Des productions animales dans la continuité

En dépit de la fermeture de l’abattoir de Cuttoli pour travaux et de la concentration des abattages sur ceux de Porto-Vecchio et Ponte Leccia pendant la crise sanitaire, la production d’animaux de boucherie issue de ces entités est semblable à celle des années précédentes (3 275 tonnes). La production de lait de chèvre est également stable, celle du lait de brebis accusant un léger repli (figure 5).

Le cheptel porcin continue sa progression (+ 27 % en 5 ans) pour atteindre 64 000 têtes.

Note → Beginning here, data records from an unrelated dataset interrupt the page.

Context: an optimization exercise on an open-source flow, tuned for small area. The choices shown serve that exercise and are no tape-out recipe.
The RTL was checked by simulation tests, not by an equivalence proof against the original design.
Power figures rest on the tool's default switching activity, not on a simulated workload.

==> flow/design.v <==
localparam integer H_ACTIVE = 16;
localparam integer H_TOTAL  = 24;
localparam integer V_ACTIVE = 8;
localparam integer V_TOTAL  = 10;
localparam integer HSYNC_START = 18;
localparam integer HSYNC_END   = 21;
localparam integer VSYNC_LINE  = 9;
localparam integer HCOUNT_BITS = 5;
localparam integer VCOUNT_BITS = 4;
localparam integer PIXEL_BITS      = 8;
localparam integer PIXELS_PER_WORD = 4;
localparam integer WORD_BITS       = 36;
localparam integer PARITY_BITS     = WORD_BITS - PIXEL_BITS * PIXELS_PER_WORD;
localparam integer WORDS_PER_LINE  = 4;
localparam integer FRAME_WORDS     = 32;
localparam integer ADDR_BITS       = 5;
localparam integer PHASE_BITS   = 2;
localparam [1:0]   READ_PHASE   = 2'd0;
localparam [1:0]   WRITE_PHASE  = 2'd2;
localparam integer READ_LATENCY = 2;
`timescale 1ns/1ps
`default_nettype none
module raster_timing
(
   input wire        clk,
   input wire        rst_n,
   output reg  [4:0] raster_hcount,
   output reg  [3:0] raster_vcount,
   output reg        raster_hsync,
   output reg        raster_vsync,
   output reg        raster_blank
);
localparam integer H_ACTIVE = 16;
localparam integer H_TOTAL  = 24;
localparam integer V_ACTIVE = 8;
localparam integer V_TOTAL  = 10;
localparam integer HSYNC_START = 18;
localparam integer HSYNC_END   = 21;
localparam integer VSYNC_LINE  = 9;
localparam integer HCOUNT_BITS = 5;
localparam integer VCOUNT_BITS = 4;
localparam integer PIXEL_BITS      = 8;
localparam integer PIXELS_PER_WORD = 4;
localparam integer WORD_BITS       = 36;
localparam integer PARITY_BITS     = WORD_BITS - PIXEL_BITS * PIXELS_PER_WORD;
localparam integer WORDS_PER_LINE  = 4;
localparam integer FRAME_WORDS     = 32;
localparam integer ADDR_BITS       = 5;
localparam integer PHASE_BITS   = 2;
localparam [1:0]   READ_PHASE   = 2'd0;
localparam [1:0]   WRITE_PHASE  = 2'd2;
localparam integer READ_LATENCY = 2;
   reg [HCOUNT_BITS-1:0] h_next;
   reg [VCOUNT_BITS-1:0] v_next;
   always @(*)
   begin
      h_next = raster_hcount + 1'b1;
      v_next = raster_vcount;
      if (raster_hcount == H_TOTAL - 1)
      begin
         h_next = {HCOUNT_BITS{1'b0}};
         if (raster_vcount == V_TOTAL - 1)
            v_next = {VCOUNT_BITS{1'b0}};
         else
            v_next = raster_vcount + 1'b1;
      end
   end
   always @(posedge clk or negedge rst_n)
   begin
      if (!rst_n)
      begin
         raster_hcount <= {HCOUNT_BITS{1'b0}};
         raster_vcount <= {VCOUNT_BITS{1'b0}};
         raster_hsync  <= 1'b0;
         raster_vsync  <= 1'b0;
         raster_blank  <= 1'b0;
      end
      else
      begin
         raster_hcount <= h_next;
         raster_vcount <= v_next;
         raster_hsync  <= (h_next >= HSYNC_START) && (h_next < HSYNC_END);
         raster_vsync  <= (v_next == VSYNC_LINE);
         raster_blank  <= (h_next >= H_ACTIVE) || (v_next >= V_ACTIVE);
      end
   end
endmodule
`default_nettype wire
`timescale 1ns/1ps
`default_nettype none
module pixel_packer
(
   input wire         clk,
   input wire         rst_n,
   input wire         pix_req,
   input wire  [7:0]  pix_data,
   input wire         pix_start,
   output reg         pix_ack,
   output reg  [4:0]  wr_addr,
   output reg  [35:0] wr_data,
   output wire        wr_valid,
   input wire         wr_taken
);
localparam integer H_ACTIVE = 16;
localparam integer H_TOTAL  = 24;
localparam integer V_ACTIVE = 8;
localparam integer V_TOTAL  = 10;
localparam integer HSYNC_START = 18;
localparam integer HSYNC_END   = 21;
localparam integer VSYNC_LINE  = 9;
localparam integer HCOUNT_BITS = 5;
localparam integer VCOUNT_BITS = 4;
localparam integer PIXEL_BITS      = 8;
localparam integer PIXELS_PER_WORD = 4;
localparam integer WORD_BITS       = 36;
localparam integer PARITY_BITS     = WORD_BITS - PIXEL_BITS * PIXELS_PER_WORD;
localparam integer WORDS_PER_LINE  = 4;
localparam integer FRAME_WORDS     = 32;
localparam integer ADDR_BITS       = 5;
localparam integer PHASE_BITS   = 2;
localparam [1:0]   READ_PHASE   = 2'd0;
localparam [1:0]   WRITE_PHASE  = 2'd2;
localparam integer READ_LATENCY = 2;
   localparam integer FILL_BITS = 2;
   reg  [PIXEL_BITS*(PIXELS_PER_WORD-1)-1:0] part_q;
   reg  [FILL_BITS-1:0]                      fill_q;
   wire [FILL_BITS-1:0]                      fill_eff;
   reg  [ADDR_BITS-1:0]                      next_addr_q;
   wire [ADDR_BITS-1:0]                      addr_eff;
   reg                                       valid_q;
   wire                                      last_pix;
   wire                                      stall;
   wire                                      accept;
   assign fill_eff = pix_start ? {FILL_BITS{1'b0}} : fill_q;
   assign addr_eff = pix_start ? {ADDR_BITS{1'b0}} : next_addr_q;
   assign last_pix = (fill_eff == PIXELS_PER_WORD - 1);
   assign stall    = last_pix && valid_q && !wr_taken;
   assign accept   = pix_req && !pix_ack && !stall;
   assign wr_valid = valid_q;
   always @(posedge clk or negedge rst_n)
   begin
      if (!rst_n)
         pix_ack <= 1'b0;
      else if (accept)
         pix_ack <= 1'b1;
      else if (!pix_req)
         pix_ack <= 1'b0;
   end
   always @(posedge clk or negedge rst_n)
   begin
      if (!rst_n)
      begin
         fill_q      <= {FILL_BITS{1'b0}};
         next_addr_q <= {ADDR_BITS{1'b0}};
         valid_q     <= 1'b0;
      end
      else
      begin
         if (wr_taken)
            valid_q <= 1'b0;
         if (accept)
         begin
            if (last_pix)
            begin
               fill_q  <= {FILL_BITS{1'b0}};
               valid_q <= 1'b1;
               if (addr_eff == FRAME_WORDS - 1)
                  next_addr_q <= {ADDR_BITS{1'b0}};
               else
                  next_addr_q <= addr_eff + 1'b1;
            end
            else
            begin
               fill_q      <= fill_eff + 1'b1;
               next_addr_q <= addr_eff;
            end
         end
      end
   end
   always @(posedge clk)
   begin
      if (accept)
      begin
         part_q <= {pix_data, part_q[PIXEL_BITS*(PIXELS_PER_WORD-1)-1:PIXEL_BITS]};
         if (last_pix)
         begin
            wr_addr <= addr_eff;
            wr_data <= {{PARITY_BITS{1'b0}}, pix_data, part_q};
         end
      end
   end
endmodule
`default_nettype wire
`timescale 1ns/1ps
`default_nettype none
module frame_store
(
   input wire         clk,
   input wire         rst_n,
   input wire  [4:0]  raster_hcount,
   input wire  [4:0]  wr_addr,
   input wire  [35:0] wr_data,
   input wire         wr_valid,
   output wire        wr_taken,
   input wire  [4:0]  rd_addr,
   output reg  [35:0] rd_data
);
localparam integer H_ACTIVE = 16;
localparam integer H_TOTAL  = 24;
localparam integer V_ACTIVE = 8;
localparam integer V_TOTAL  = 10;
localparam integer HSYNC_START = 18;
localparam integer HSYNC_END   = 21;
localparam integer VSYNC_LINE  = 9;
localparam integer HCOUNT_BITS = 5;
localparam integer VCOUNT_BITS = 4;
localparam integer PIXEL_BITS      = 8;
localparam integer PIXELS_PER_WORD = 4;
localparam integer WORD_BITS       = 36;
localparam integer PARITY_BITS     = WORD_BITS - PIXEL_BITS * PIXELS_PER_WORD;
localparam integer WORDS_PER_LINE  = 4;
localparam integer FRAME_WORDS     = 32;
localparam integer ADDR_BITS       = 5;
localparam integer PHASE_BITS   = 2;
localparam [1:0]   READ_PHASE   = 2'd0;
localparam [1:0]   WRITE_PHASE  = 2'd2;
localparam integer READ_LATENCY = 2;
   reg  [WORD_BITS-1:0]  mem [0:FRAME_WORDS-1];
   wire [PHASE_BITS-1:0] phase;
   wire                  rd_slot;
   wire                  wr_slot;
   wire [ADDR_BITS-1:0]  mem_addr;
   reg  [ADDR_BITS-1:0]  rd_addr_q;
   reg                   rd_issue_q;
   assign phase   = raster_hcount[PHASE_BITS-1:0];
   assign rd_slot = (phase == READ_PHASE);
   assign wr_slot = (phase == WRITE_PHASE);
   assign mem_addr = wr_slot ? wr_addr : rd_addr;
   assign wr_taken = wr_slot && wr_valid;
   always @(posedge clk or negedge rst_n)
   begin
      if (!rst_n)
         rd_issue_q <= 1'b0;
      else
         rd_issue_q <= rd_slot;
   end
   always @(posedge clk)
   begin
      if (wr_taken)
         mem[mem_addr] <= wr_data;
      if (rd_slot)
         rd_addr_q <= mem_addr;
      if (rd_issue_q)
         rd_data <= mem[rd_addr_q];
   end
endmodule
`default_nettype wire
`timescale 1ns/1ps
`default_nettype none
module scan_reader
(
   input wire         clk,
   input wire         rst_n,
   input wire  [4:0]  raster_hcount,
   input wire  [3:0]  raster_vcount,
   input wire         raster_hsync,
   input wire         raster_vsync,
   input wire         raster_blank,
   output wire [4:0]  rd_addr,
   input wire  [35:0] rd_data,
   output reg  [7:0]  pix_out,
   output reg         hsync_out,
   output reg         vsync_out,
   output reg         blank_out
);
localparam integer H_ACTIVE = 16;
localparam integer H_TOTAL  = 24;
localparam integer V_ACTIVE = 8;
localparam integer V_TOTAL  = 10;
localparam integer HSYNC_START = 18;
localparam integer HSYNC_END   = 21;
localparam integer VSYNC_LINE  = 9;
localparam integer HCOUNT_BITS = 5;
localparam integer VCOUNT_BITS = 4;
localparam integer PIXEL_BITS      = 8;
localparam integer PIXELS_PER_WORD = 4;
localparam integer WORD_BITS       = 36;
localparam integer PARITY_BITS     = WORD_BITS - PIXEL_BITS * PIXELS_PER_WORD;
localparam integer WORDS_PER_LINE  = 4;
localparam integer FRAME_WORDS     = 32;
localparam integer ADDR_BITS       = 5;
localparam integer PHASE_BITS   = 2;
localparam [1:0]   READ_PHASE   = 2'd0;
localparam [1:0]   WRITE_PHASE  = 2'd2;
localparam integer READ_LATENCY = 2;
   localparam integer GROUP_BITS = HCOUNT_BITS - PHASE_BITS;
   localparam integer GROUPS     = H_TOTAL / PIXELS_PER_WORD;
   localparam [1:0]   LOAD_PHASE = READ_PHASE + READ_LATENCY + 1;
   wire [GROUP_BITS-1:0] group;
   wire [PHASE_BITS-1:0] phase;
   reg  [ADDR_BITS-1:0]  line_sel;
   reg  [ADDR_BITS-1:0]  word_sel;
   reg  [WORD_BITS-1:0]  shift_q;
   assign group = raster_hcount[HCOUNT_BITS-1:PHASE_BITS];
   assign phase = raster_hcount[PHASE_BITS-1:0];
   always @(*)
   begin
      if (group == GROUPS - 1)
      begin
         word_sel = {ADDR_BITS{1'b0}};
         if (raster_vcount >= V_ACTIVE - 1)
            line_sel = {ADDR_BITS{1'b0}};
         else
            line_sel = raster_vcount + 1'b1;
      end
      else
      begin
         word_sel = group + 1'b1;
         line_sel = raster_vcount;
      end
   end
   assign rd_addr = line_sel * WORDS_PER_LINE + word_sel;
   always @(posedge clk)
   begin
      if (phase == LOAD_PHASE)
         shift_q <= rd_data;
      else
         shift_q <= shift_q >> PIXEL_BITS;
   end
   always @(posedge clk or negedge rst_n)
   begin
      if (!rst_n)
      begin
         pix_out   <= 8'd0;
         hsync_out <= 1'b0;
         vsync_out <= 1'b0;
         blank_out <= 1'b1;
      end
      else
      begin
         pix_out   <= shift_q[PIXEL_BITS-1:0];
         hsync_out <= raster_hsync;
         vsync_out <= raster_vsync;
         blank_out <= raster_blank;
      end
   end
endmodule
`default_nettype wire
`timescale 1ns/1ps
`default_nettype none
module video_frame_top
(
   input wire         clk,
   input wire         rst_n,
   input wire         pix_req,
   input wire  [7:0]  pix_data,
   input wire         pix_start,
   output wire        pix_ack,
   output wire [7:0]  pix_out,
   output wire        hsync_out,
   output wire        vsync_out,
   output wire        blank_out
);
localparam integer H_ACTIVE = 16;
localparam integer H_TOTAL  = 24;
localparam integer V_ACTIVE = 8;
localparam integer V_TOTAL  = 10;
localparam integer HSYNC_START = 18;
localparam integer HSYNC_END   = 21;
localparam integer VSYNC_LINE  = 9;
localparam integer HCOUNT_BITS = 5;
localparam integer VCOUNT_BITS = 4;
localparam integer PIXEL_BITS      = 8;
localparam integer PIXELS_PER_WORD = 4;
localparam integer WORD_BITS       = 36;
localparam integer PARITY_BITS     = WORD_BITS - PIXEL_BITS * PIXELS_PER_WORD;
localparam integer WORDS_PER_LINE  = 4;
localparam integer FRAME_WORDS     = 32;
localparam integer ADDR_BITS       = 5;
localparam integer PHASE_BITS   = 2;
localparam [1:0]   READ_PHASE   = 2'd0;
localparam [1:0]   WRITE_PHASE  = 2'd2;
localparam integer READ_LATENCY = 2;
   wire [ADDR_BITS-1:0]   rd_addr;
   wire [WORD_BITS-1:0]   rd_data;
   wire [HCOUNT_BITS-1:0] raster_hcount;
   wire [VCOUNT_BITS-1:0] raster_vcount;
   wire                   raster_hsync;
   wire                   raster_vsync;
   wire                   raster_blank;
   wire [ADDR_BITS-1:0]   wr_addr;
   wire [WORD_BITS-1:0]   wr_data;
   wire                   wr_valid;
   wire                   wr_taken;
   raster_timing raster_timing_inst (
      .clk           (clk),
      .rst_n         (rst_n),
      .raster_hcount (raster_hcount),
      .raster_vcount (raster_vcount),
      .raster_hsync  (raster_hsync),
      .raster_vsync  (raster_vsync),
      .raster_blank  (raster_blank)
   );
   pixel_packer pixel_packer_inst (
      .clk       (clk),
      .rst_n     (rst_n),
      .pix_req   (pix_req),
      .pix_data  (pix_data),
      .pix_start (pix_start),
      .pix_ack   (pix_ack),
      .wr_addr   (wr_addr),
      .wr_data   (wr_data),
      .wr_valid  (wr_valid),
      .wr_taken  (wr_taken)
   );
   frame_store frame_store_inst (
      .clk           (clk),
      .rst_n         (rst_n),
      .raster_hcount (raster_hcount),
      .wr_addr       (wr_addr),
      .wr_data       (wr_data),
      .wr_valid      (wr_valid),
      .wr_taken      (wr_taken),
      .rd_addr       (rd_addr),
      .rd_data       (rd_data)
   );
   scan_reader scan_reader_inst (
      .clk           (clk),
      .rst_n         (rst_n),
      .raster_hcount (raster_hcount),
      .raster_vcount (raster_vcount),
      .raster_hsync  (raster_hsync),
      .raster_vsync  (raster_vsync),
      .raster_blank  (raster_blank),
      .rd_addr       (rd_addr),
      .rd_data       (rd_data),
      .pix_out       (pix_out),
      .hsync_out     (hsync_out),
      .vsync_out     (vsync_out),
      .blank_out     (blank_out)
   );
endmodule
`default_nettype wire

Figure 5Évolution de la production de lait

Hectolitres
Évolution de la production de lait (Hectolitres)
Lait de chèvre Lait de brebis
2016 57 150 99 410
2017 59 540 99 520
2018 59 790 100 290
2019 60 060 98 520
2020 59 880 94 940
  • Note : données 2020 provisoires.
  • Source : Agreste - Statistique Agricole Annuelle (SAA).

Figure 5Évolution de la production de lait

  • Note : données 2020 provisoires.
  • Source : Agreste - Statistique Agricole Annuelle (SAA).

Encadré  - 2021, l’agriculture corse dans l’expectative

L’année 2021 a démarré comme s’était achevée 2020, avec les mêmes problématiques liées au contexte sanitaire : incertitude persistante sur les débouchés, annulation du Salon de l’agriculture, véritable vitrine de la production insulaire, tension durable sur la main-d’œuvre étrangère avec la fermeture des frontières… Les mesures de desserrement des contraintes, à partir de mai, sont attendues avec impatience dans une avant-saison touristique qui tarde à démarrer. Les professionnels espèrent une présence plus marquée tout au long de l’été de ces consommateurs estivaux de produits locaux.

Par ailleurs, les gels tardifs et sévères d’avril (jusqu’à - 5 °) ont affecté certaines cultures et particulièrement les vignobles. À ce jour, l’impact sur les productions est encore difficile à estimer.

Publication rédigée par :Philippe Pailler (Direction Régionale de l’Alimentation, de l’Agriculture et de la Forêt de Corse - Service Régional de l'Information Statistique et Economique)

Définitions

Appellation d’origine contrôlée (AOC) : Désigne un produit dont toutes les étapes de fabrication (la production, la transformation et l’élaboration) sont réalisées selon un savoir-faire reconnu dans une même zone géographique qui donne ses caractéristiques au produit.

Appellation d’origine protégée (AOP) : Est l’équivalent de l’AOC. Elle protège le nom d’un produit dans tous les pays de l’Union européenne.

Indication géographique protégée (IGP) : Désigne un produit dont les caractéristiques sont liées au lieu géographique dans lequel se déroulent au moins sa production ou sa transformation selon des conditions bien déterminées. C’est un signe européen qui protège le nom du produit dans toute l’Union européenne.